- **WORK ITEM**: Under this line are the records; write out word for word the part that begins at the line containing "- $pmux W11 S2 :: 1" and ends at the line containing "- Arrival :: 2135 ps", and no more.

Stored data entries
--------------------------------------------------
`config.mk`:
```
export PLATFORM = sky130hd
export DESIGN_NAME = mul_mdc_job_sequencer_flat
export DESIGN_NICKNAME = d
export VERILOG_FILES = /design/src/rtl/mul_mdc_job_sequencer_pkg.sv /design/src/rtl/mul_mdc_job_sequencer_if.sv /design/src/rtl/mul_mdc_job_sequencer.sv /design/src/flat_wrapper.sv
export SDC_FILE = /design/constraint.sdc
export NUM_CORES = 1
export LEC_CHECK = 0
export ABC_AREA = 1
export CAP_MARGIN = 40
export CELL_PAD_IN_SITES_DETAIL_PLACEMENT = 0
export CELL_PAD_IN_SITES_GLOBAL_PLACEMENT = 1
export CORE_MARGIN = 2
export CORE_UTILIZATION = 25
export CTS_BUF_LIST = sky130_fd_sc_hd__clkbuf_8
export DETAILED_ROUTE_END_ITERATION = 8
export GPL_ROUTABILITY_DRIVEN = 0
export HOLD_SLACK_MARGIN = 0.03
export PLACE_DENSITY_LB_ADDON = 0.1
export SLEW_MARGIN = 20
export SYNTH_ARGS = -nofsm -noshare
export SYNTH_HDL_FRONTEND = slang
export SYNTH_SLANG_ARGS = --single-unit
```
`constraint.sdc`:
```
create_clock -name clk_i -period 4.5 [get_ports clk_i]
set_input_delay 0.45 -clock clk_i [delete_from_list [all_inputs] [get_ports clk_i]]
set_output_delay 0.45 -clock clk_i [all_outputs]
set_load 0.05 [all_outputs]
```
`src/rtl/mul_mdc_job_sequencer_pkg.sv`:
```
// Shared types and sizing for the mul_mdc job sequencer and its engine-side bundle.
// Engine control/flag structs mirror the engine's ctrl/flags ports field for field.
package mul_mdc_job_sequencer_pkg;

    localparam int unsigned MUL_MDC_CNT_LEN       = 1024;
    localparam int unsigned MUL_MDC_LEN_W         = 32;
    localparam int unsigned MUL_MDC_SEQ_TIMEOUT_W = 16;

    typedef enum logic [2:0] {
        IDLE    = 3'd0,
        STRM    = 3'd1,
        ENG     = 3'd2,
        COMPUTE = 3'd3,
        DRAIN   = 3'd4,
        FINISH  = 3'd5
    } seq_state_t;

    typedef struct packed {
        logic                     clear;
        logic                     start;
        logic [MUL_MDC_LEN_W-1:0] len;
        logic [MUL_MDC_LEN_W-1:0] shift;
        logic [MUL_MDC_LEN_W-1:0] simple_mul;
    } ctrl_engine_t;

    typedef struct packed {
        logic ready;
        logic done;
    } flags_engine_t;

endpackage

```
`src/rtl/mul_mdc_job_sequencer_if.sv`:
```
// Engine/streamer-side bundle of the job sequencer: streamer start handshakes,
// engine ctrl/flags and a snoop of the engine d output handshake.
interface mul_mdc_job_sequencer_if;
    import mul_mdc_job_sequencer_pkg::*;

    logic [3:0]    strm_req;
    logic [3:0]    strm_ack;
    logic          strm_d_done;
    ctrl_engine_t  ctrl;
    flags_engine_t flags;
    logic          d_valid;
    logic          d_ready;

    modport master (
        output strm_req,
        output ctrl,
        input  strm_ack,
        input  strm_d_done,
        input  flags,
        input  d_valid,
        input  d_ready
    );

    modport slave (
        input  strm_req,
        input  ctrl,
        output strm_ack,
        output strm_d_done,
        output flags,
        output d_valid,
        output d_ready
    );

endinterface

```
`src/rtl/mul_mdc_job_sequencer.sv`:
```
// Purpose: job-level controller launching streamers and engine, counting d outputs, signalling done.
// Latency: job_start -> strm_req next cycle; done/evt 2 cycles after last d handshake with drain seen.
// Backpressure: waits on streamer acks, engine ready and sink drain; d handshakes are only snooped.
module mul_mdc_job_sequencer
    import mul_mdc_job_sequencer_pkg::*;
#(
    parameter int unsigned CNT_LEN   = MUL_MDC_CNT_LEN,
    parameter int unsigned LEN_W     = MUL_MDC_LEN_W,
    parameter int unsigned TIMEOUT_W = MUL_MDC_SEQ_TIMEOUT_W
) (
    input  logic                       clk_i,
    input  logic                       rst_ni,
    input  logic                       test_mode_i,
    input  logic                       clear_i,
    input  logic                       job_start_i,
    input  logic [LEN_W-1:0]           reg_len_i,
    input  logic [LEN_W-1:0]           reg_shift_i,
    input  logic [LEN_W-1:0]           reg_simple_mul_i,
    mul_mdc_job_sequencer_if.master    eng,
    output logic                       busy_o,
    output logic                       done_o,
    output logic                       evt_o,
    output logic                       err_o,
    output logic [$clog2(CNT_LEN):0]   cnt_o
);

    localparam int unsigned CNT_W = $clog2(CNT_LEN) + 1;

    seq_state_t           state_q;
    logic [3:0]           acked_q;
    logic [LEN_W-1:0]     len_q;
    logic [LEN_W-1:0]     shift_q;
    logic [LEN_W-1:0]     smul_q;
    logic [CNT_W-1:0]     cnt_q;
    logic [TIMEOUT_W-1:0] wdog_q;
    logic                 err_q;
    logic                 start_q;
    logic                 fin_q;
    logic                 clr_q;

    logic                 hs;
    logic [CNT_W-1:0]     cnt_inc;
    logic [3:0]           acked_nxt;
    logic                 len_zero;
    logic                 len_over;
    logic                 unused_test_mode;

    assign unused_test_mode = test_mode_i;

    assign hs        = eng.d_valid & eng.d_ready;
    assign cnt_inc   = (hs && (cnt_q != CNT_W'(CNT_LEN))) ? cnt_q + 1'b1 : cnt_q;
    assign acked_nxt = acked_q | eng.strm_ack;
    assign len_zero  = (reg_len_i == '0);
    assign len_over  = (reg_len_i > LEN_W'(CNT_LEN));

    always_ff @(posedge clk_i or negedge rst_ni) begin
        if (!rst_ni) begin
            state_q <= IDLE;
            acked_q <= '0;
            len_q   <= '0;
            shift_q <= '0;
            smul_q  <= '0;
            cnt_q   <= '0;
            wdog_q  <= '0;
            err_q   <= 1'b0;
            start_q <= 1'b0;
            fin_q   <= 1'b0;
            clr_q   <= 1'b0;
        end else if (clear_i) begin
            state_q <= IDLE;
            acked_q <= '0;
            cnt_q   <= '0;
            wdog_q  <= '0;
            err_q   <= 1'b0;
            start_q <= 1'b0;
            fin_q   <= 1'b0;
            clr_q   <= 1'b1;
        end else begin
            start_q <= 1'b0;
            fin_q   <= 1'b0;
            clr_q   <= 1'b0;
            unique case (state_q)
                IDLE: begin
                    if (job_start_i) begin
                        len_q   <= reg_len_i;
                        shift_q <= reg_shift_i;
                        smul_q  <= reg_simple_mul_i;
                        cnt_q   <= '0;
                        acked_q <= '0;
                        err_q   <= len_over;
                        // Empty or oversized jobs complete at once without touching the engine.
                        if (len_zero || len_over) begin
                            state_q <= FINISH;
                            fin_q   <= 1'b1;
                        end else begin
                            state_q <= STRM;
                        end
                    end
                end
                STRM: begin
                    acked_q <= acked_nxt;
                    if (&acked_nxt) begin
                        state_q <= ENG;
                    end
                end
                ENG: begin
                    if (eng.flags.ready) begin
                        start_q <= 1'b1;
                        wdog_q  <= '0;
                        state_q <= COMPUTE;
                    end
                end
                COMPUTE: begin
                    cnt_q  <= cnt_inc;
                    wdog_q <= hs ? '0 : wdog_q + 1'b1;
                    // The count includes a handshake landing in the same cycle as eng done.
                    if (eng.flags.done) begin
                        if (LEN_W'(cnt_inc) != len_q) begin
                            err_q <= 1'b1;
                        end
                        state_q <= DRAIN;
                    end else if (!hs && (&wdog_q)) begin
                        err_q   <= 1'b1;
                        state_q <= FINISH;
                        fin_q   <= 1'b1;
                        clr_q   <= 1'b1;
                    end
                end
                DRAIN: begin
                    if (eng.strm_d_done) begin
                        state_q <= FINISH;
                        fin_q   <= 1'b1;
                        clr_q   <= 1'b1;
                    end
                end
                FINISH: begin
                    state_q <= IDLE;
                end
                default: begin
                    state_q <= IDLE;
                end
            endcase
        end
    end

    assign eng.strm_req = (state_q == STRM) ? ~acked_q : 4'b0000;
    assign eng.ctrl     = '{clear:      clr_q,
                            start:      start_q,
                            len:        MUL_MDC_LEN_W'(len_q),
                            shift:      MUL_MDC_LEN_W'(shift_q),
                            simple_mul: MUL_MDC_LEN_W'(smul_q)};

    assign busy_o = (state_q != IDLE);
    assign done_o = fin_q;
    assign evt_o  = fin_q;
    assign err_o  = err_q;
    assign cnt_o  = cnt_q;

endmodule

```
`src/flat_wrapper.sv`:
```
// flat-port wrapper written by rule: the top's interface ports become plain ports
module mul_mdc_job_sequencer_flat import mul_mdc_job_sequencer_pkg::*;
#(
    parameter int unsigned CNT_LEN   = MUL_MDC_CNT_LEN,
    parameter int unsigned LEN_W     = MUL_MDC_LEN_W,
    parameter int unsigned TIMEOUT_W = MUL_MDC_SEQ_TIMEOUT_W
)
  (clk_i, rst_ni, test_mode_i, clear_i, job_start_i, reg_len_i, reg_shift_i, reg_simple_mul_i, busy_o, done_o, evt_o, err_o, cnt_o, eng_strm_req, eng_ctrl, eng_strm_ack, eng_strm_d_done, eng_flags, eng_d_valid, eng_d_ready);
  mul_mdc_job_sequencer_if eng_i ();
  input  logic clk_i;
  input  logic rst_ni;
  input  logic test_mode_i;
  input  logic clear_i;
  input  logic job_start_i;
  input  logic [LEN_W-1:0] reg_len_i;
  input  logic [LEN_W-1:0] reg_shift_i;
  input  logic [LEN_W-1:0] reg_simple_mul_i;
  output logic busy_o;
  output logic done_o;
  output logic evt_o;
  output logic err_o;
  output logic [$clog2(CNT_LEN):0] cnt_o;
  output wire logic [$bits(eng_i.strm_req)-1:0] eng_strm_req;
  output wire logic [$bits(eng_i.ctrl)-1:0] eng_ctrl;
  input wire logic [$bits(eng_i.strm_ack)-1:0] eng_strm_ack;
  input wire logic [$bits(eng_i.strm_d_done)-1:0] eng_strm_d_done;
  input wire logic [$bits(eng_i.flags)-1:0] eng_flags;
  input wire logic [$bits(eng_i.d_valid)-1:0] eng_d_valid;
  input wire logic [$bits(eng_i.d_ready)-1:0] eng_d_ready;
  assign eng_strm_req = eng_i.strm_req;
  assign eng_ctrl = eng_i.ctrl;
  assign eng_i.strm_ack = eng_strm_ack;
  assign eng_i.strm_d_done = eng_strm_d_done;
  assign eng_i.flags = eng_flags;
  assign eng_i.d_valid = eng_d_valid;
  assign eng_i.d_ready = eng_d_ready;
  mul_mdc_job_sequencer #(.CNT_LEN(CNT_LEN), .LEN_W(LEN_W), .TIMEOUT_W(TIMEOUT_W)) u_core (.clk_i(clk_i), .rst_ni(rst_ni), .test_mode_i(test_mode_i), .clear_i(clear_i), .job_start_i(job_start_i), .reg_len_i(reg_len_i), .reg_shift_i(reg_shift_i), .reg_simple_mul_i(reg_simple_mul_i), .eng(eng_i), .busy_o(busy_o), .done_o(done_o), .evt_o(evt_o), .err_o(err_o), .cnt_o(cnt_o));
endmodule
```
* Word-level counts from Yosys, hierarchy flattened
Index checks and enable logic that the tools add are counted.
** Storage, ports and cells
- Bits in registers :: 134
- Input bits :: 110
- Logic and storage cells :: 87
** Operators by class
- $add $sub $neg :: 2
- Magnitude comparators :: 1
- Equality and inequality tests :: 12
- Multiplexer cells :: 39
- Bitwise operators :: 4
- Reduce and logical (&&, ||, !) cells :: 18
** Operators by type and width (number)
- $mux W16 :: 3
- $mux W11 :: 3
- $gt A32 B11 Y1 const B :: 1
- $logic_not A32 Y1 :: 1
- $ne A11 B32 Y1 :: 1
- $pmux W16 S2 :: 1
- $mux W3 :: 8
- $pmux W11 S2 :: 1
- $add A16 B1 Y16 const B :: 1
- $reduce_and A16 Y1 :: 1
- $mux W1 :: 15
- $pmux W3 S5 :: 1
- $mux W4 :: 3
- $reduce_bool A3 Y1 :: 4
- $add A11 B1 Y11 const B :: 1
- $ne A11 B11 Y1 const B :: 1
- $ne A3 B3 Y1 const B :: 3
- $ne A4 B3 Y1 const B :: 2
- $pmux W4 S2 :: 1
- $reduce_and A4 Y1 :: 2
- $eq A3 B2 Y1 const B :: 2
- $reduce_and A2 Y1 :: 3
- $reduce_and A5 Y1 :: 1
- $not A4 Y4 :: 1
- other kinds (13) :: 15

* Logic depth before layout (Yosys ltp)
- Word-level depth :: 8
- Depth in mapped cells :: 18
- Gate-level depth less buffers :: 18

* Worst setup path before layout
Ideal clock, no wire load.
- Path kind :: register to register
- Start point :: reg u_core.cnt_q[0] (netlist: u_core.cnt_o[0])
- End point :: reg u_core.err_q (netlist: u_core.err_o)
- Setup time :: 119 ps
- Arrival :: 2135 ps
- Path slack :: 2246 ps
- Cell stages (with the launch flop) :: 19
- Path buffers :: 0
- Path through :: dfrtp_1 > inv_1 > ha_1 > inv_1 > nor2_1 > nand3_2 > nor2_1 > nor2_4 > nand2_1 > nand2_1 > nand2_1 > nand2_1 > inv_1 > nand2_1 > nor2_1 > nand3_1 > nand2_1 > nand2_1 > nand2_1
** On the way
- Longest elaborated chain between the ends :: 6
- Elaborated cells on any way between the ends :: 7
- Those cells by class :: add/sub (1); eq/ne (3); mux (1); reduce/logical (2)
** Ends and longest elaborated chain
- from (decl) :: line mul_mdc_job_sequencer.sv:34 : logic [CNT_W-1:0] cnt_q;
- from (signal assigned) :: line mul_mdc_job_sequencer.sv:114 : cnt_q <= cnt_inc;
- parallel branches: the longest is 2 deep, another holds $add A11 B1 Y11
- $mux W11 (*) :: line mul_mdc_job_sequencer.sv:51 : assign cnt_inc = (hs && (cnt_q != CNT_W'(CNT_LEN))) ? cnt_q + 1'b1 : cnt_q;
- $ne A11 B32 Y1 (*) :: line mul_mdc_job_sequencer.sv:118 : if (LEN_W'(cnt_inc) != len_q) begin
- $ne A4 B3 Y1 (no source line) (*)
- $reduce_and A4 Y1 (no source line) (*)
- to (signal assigned) :: line mul_mdc_job_sequencer.sv:90 : err_q <= len_over;
- to (decl) :: line mul_mdc_job_sequencer.sv:36 : logic err_q;
Every way passes the cells marked *.
A chain may end at the register's enable or synchronous reset.

* Worst setup path in the final report
- Start point :: reg u_core.state_q[0]
- End point :: out busy_o
** On the way
- Longest elaborated chain between the ends :: 1
** Ends and longest elaborated chain
- from (decl) :: line mul_mdc_job_sequencer.sv:29 : seq_state_t state_q;
- from (signal assigned) :: line mul_mdc_job_sequencer.sv:58 : state_q <= IDLE;
- from (signal assigned) :: line mul_mdc_job_sequencer.sv:70 : state_q <= IDLE;
- from (signal assigned) :: line mul_mdc_job_sequencer.sv:93 : state_q <= FINISH;
- $reduce_bool A3 Y1 :: line mul_mdc_job_sequencer.sv:153 : assign busy_o = (state_q != IDLE);
- to (decl) :: line flat_wrapper.sv:18 : output logic busy_o;
No other way between the ends.

==> run_results.csv <==
group,metric,value,unit
die,start_util,25.3,%
global_routing,grt_max_degree,91,
sta,hold_viol,0,
sta,final-setup-viol-count,0,
sta,worst_slew_pin_slew,0.682,ns
global_routing,grt_usage,15.1,%
sta,layout_worst_path_cycle_share,58.9,%
finish,drive_gt1_share,14.4,%
synthesis,synth_nets,773,
detailed_routing,first_pass_iters,4,
finish,final_common_cell,"clkdlybuf4s50_1",
setup_path,critPathCaptureType,"output pin",
sta,slew_headroom,54.1,%
clocking,cts_max_level,4,
synthesis,synth_ff_type,"dfrtp_1",
setup_path,reg2reg_from,"u_core.cnt_o[0]",
sta,period_needed,2.65,ns
power,peakVddDrop,0.411,mV
global_routing,antenna_found_initial,1,
die,placementRows,58,
synthesis,syn_area_per_cell,9.58,sq um
placed_design,dp_hpwl,14900,um
detailed_routing,wl_met1,8250,um
placed_design,port_buffers,225,
die,die_y,163,um
setup_path,crit_required,4.05,ns
detailed_routing,wl,19500,um
finish,insertedDiodeCount,0,
die,dieArea,26600,sq um
clocking,cts_setup_buffers,0,
setup_path,cp-endpoint,"busy_o",
synthesis,syn_area,6320,sq um
sta,max_freq,377,MHz
finish,nNetsFinal,1003,
finish,final_cell_mix,"224 x clkdlybuf4s50_1, 134 x dfrtp_1, 130 x nand2_1, 77 x mux2_2, 70 x inv_1",
synthesis,synth_edf_count,0,
synthesis,ys_async_sr_fraction,100,%
setup_path,crit_path_start_kind,"flip-flop",
setup_path,cp.arrival,2.20,ns
finish,area_delta_synth_final,48.0,%
clocking,ctsResizeCount,0,
global_routing,grt_pass1_vias,5804,
sta,slew_violations,0,
power,leakage,4.09,nW
sta,fin_setup_tns,0,ns
detailed_routing,drt-initial-drc-count,257,
clocking,root_buffer,"clkbuf_8",
placed_design,place_inst,1200,
clocking,cts-hold-fix-buffers,1,
synthesis,yosysUniqueCellTypes,35,
synthesis,yosysSeqAreaShare,53.0,%
die,chipWidth,163,um
finish,stdcell_count,1232,
job,max_cap_violations,0,
clocking,clockBufferDepth,2,
setup_path,startpoint,"u_core.state_q[0]",
finish,finalCoreUtilization,37.4,%
setup_path,crit_type,"reg -> out",
setup_path,rr_worst_depth,15,
setup_path,rrSetupSlack,1.98,ns
setup_path,cp_max_fo,6,
sta,fin_hold_ws,0.487,ns
clocking,cts_num_sinks,134,
power,p_per_area,726,nW/um^2
detailed_routing,via_per_inst,4.40,
detailed_routing,dr.max_layer_used,"met5",
detailed_routing,route.detailed.drc,0,
detailed_routing,drtAntennaViolNets,0,
sta,finClkSkew,0.0101,ns
synthesis,syn_inst,660,
detailed_routing,vias,5421,
global_routing,gr-total-overflow,0,
die,fp.coreArea,25000,sq um
synthesis,yosys_register_bits,134,
clocking,cts_tree,"built",
outcome,status,"completed",
clocking,clk_transition_reported_paths,0.08,ns
detailed_routing,wl_met2,8760,um
die,io_pins,227,
synthesis,yosys_warnings,0,
detailed_routing,wl_met3,2200,um
sta,rsz0062_at_grt,"false",
detailed_routing,wl_per_cell,15.8,um
setup_path,r2r_end,"u_core.err_o",
clocking,numCtsBuffers,17,
clocking,clk_latency,0.45,ns
global_routing,grt_pass1_wl,30700,um
hold_path,hp-class,"reg -> reg",
## cells in the mapped netlist (2+ instances only)
cell type | n | area (sq um)
nor3_1 | 10 | 50.1
nand3b_1 | 6 | 45.0
dfrtp_1 | 134 | 3350
a21oi_1 | 21 | 105
nand3_1 | 33 | 165
nand2_2 | 2 | 12.5
inv_1 | 70 | 263
nor2_2 | 3 | 18.8
buf_4 | 4 | 30.0
clkbuf_1 | 3 | 11.3
xor2_1 | 3 | 26.3
nand2_1 | 130 | 488
mux2_2 | 77 | 867
a211oi_1 | 2 | 15.0
inv_2 | 3 | 11.3
ha_1 | 3 | 37.5
nor2_1 | 67 | 251
buf_6 | 4 | 45.0
nand3_2 | 3 | 30.0
o21ai_0 | 36 | 180
buf_2 | 8 | 40.0
o22ai_1 | 8 | 50.1
nor2_4 | 4 | 45.0
nand4_1 | 11 | 68.8
nor4_1 | 5 | 31.3
## flip-flops by register name, indices dropped and copies added (netlist names)
signal / flops
u_core.shift_q: 32
u_core.wdog_q: 16
u_core.len_q: 32
u_core.err_o: 1
u_core.start_q: 1
u_core.done_o: 1
u_core.state_q: 3
u_core.smul_q: 32
u_core.cnt_o: 11
u_core.clr_q: 1
u_core.acked_q: 4
## kinds of logic (layout without fill, tap and decap cells)
kind of cell	count (synthesis)	count (layout)	synth area share (%)
fa+ha+maj	3	3	0.594
xor+xnor	4	4	0.554
buf+inv	92	334	6.33
simple gates	277	277	19.4
mux	77	77	13.7
flops	134	134	53.0
compound gates	73	73	6.39
## worst max-delay path, cell delays in order, from the launching register on
cell and delay (ns):
dfrtp_1 0.44, nor2_1 0.23, inv_2 0.09, nor2_4 0.16, inv_1 0.08, clkdlybuf4s50_1 0.75
## final cells by class
cell class	count	area, sq um
sequential	134	3350
timing repair buffer	230	2330
tap	330	413
fill	2540	15700
clock buffer	17	234
clock inverter	14	179
inverter	73	274
multi-input combinational	434	2580
## report_power, final
group          switching, mW  leakage (nW)  internal [mW]
Sequential             0.317          1.66           1.67
Clock                  0.516         0.199          0.551
Combinational           2.43          2.22           1.32
## routing by layer
metal / track usage [%] / vias to the layer above
met4: 4.55 / 2
met2: 24.2 / 197
met1: 17.8 / 2575
li1: - / 2628
met5: 0 / -
met3: 7.54 / 19
## worst min-delay path by stage
| stage | startpoint | end | slack [ns] | cells after the start |
|---|---|---|---|---|
| floorplan | rst_ni | u_core.acked_q[0] | 0.15 | 0 |
| global placement | u_core.err_o | u_core.err_o | 0.46 | 2 |
| detailed placement | rst_ni | u_core.cnt_o[10] | 0.41 | 1 |
| CTS | rst_ni | u_core.cnt_o[10] | 0.49 | 2 |
| global route | u_core.err_o | u_core.err_o | 0.51 | 2 |
| finish | u_core.err_o | u_core.err_o | 0.49 | 2 |
## per-stage QoR
step / instance area [sq um] / power, mW / setup slack (ns)
floorplan: 6320 / 4.40 / 2.25
global placement: 8900 / 5.75 / 1.56
detailed placement: 8930 / 5.78 / 1.58
CTS: 9360 / 6.89 / 1.78
global route: 9360 / 7.17 / 1.70
finish: 9360 / 6.79 / 1.85
Power figures use the tool's default switching activity.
--------------------------------------------------
- **RESPONSE TO THE EXERCISE**:
- $pmux W11 S2 :: 1
- $add A16 B1 Y16 const B :: 1
- $reduce_and A16 Y1 :: 1
- $mux W1 :: 15
- $pmux W3 S5 :: 1
- $mux W4 :: 3
- $reduce_bool A3 Y1 :: 4
- $add A11 B1 Y11 const B :: 1
- $ne A11 B11 Y1 const B :: 1
- $ne A3 B3 Y1 const B :: 3
- $ne A4 B3 Y1 const B :: 2
- $pmux W4 S2 :: 1
- $reduce_and A4 Y1 :: 2
- $eq A3 B2 Y1 const B :: 2
- $reduce_and A2 Y1 :: 3
- $reduce_and A5 Y1 :: 1
- $not A4 Y4 :: 1
- other kinds (13) :: 15

* Logic depth before layout (Yosys ltp)
- Word-level depth :: 8
- Depth in mapped cells :: 18
- Gate-level depth less buffers :: 18

* Worst setup path before layout
Ideal clock, no wire load.
- Path kind :: register to register
- Start point :: reg u_core.cnt_q[0] (netlist: u_core.cnt_o[0])
- End point :: reg u_core.err_q (netlist: u_core.err_o)
- Setup time :: 119 ps
- Arrival :: 2135 ps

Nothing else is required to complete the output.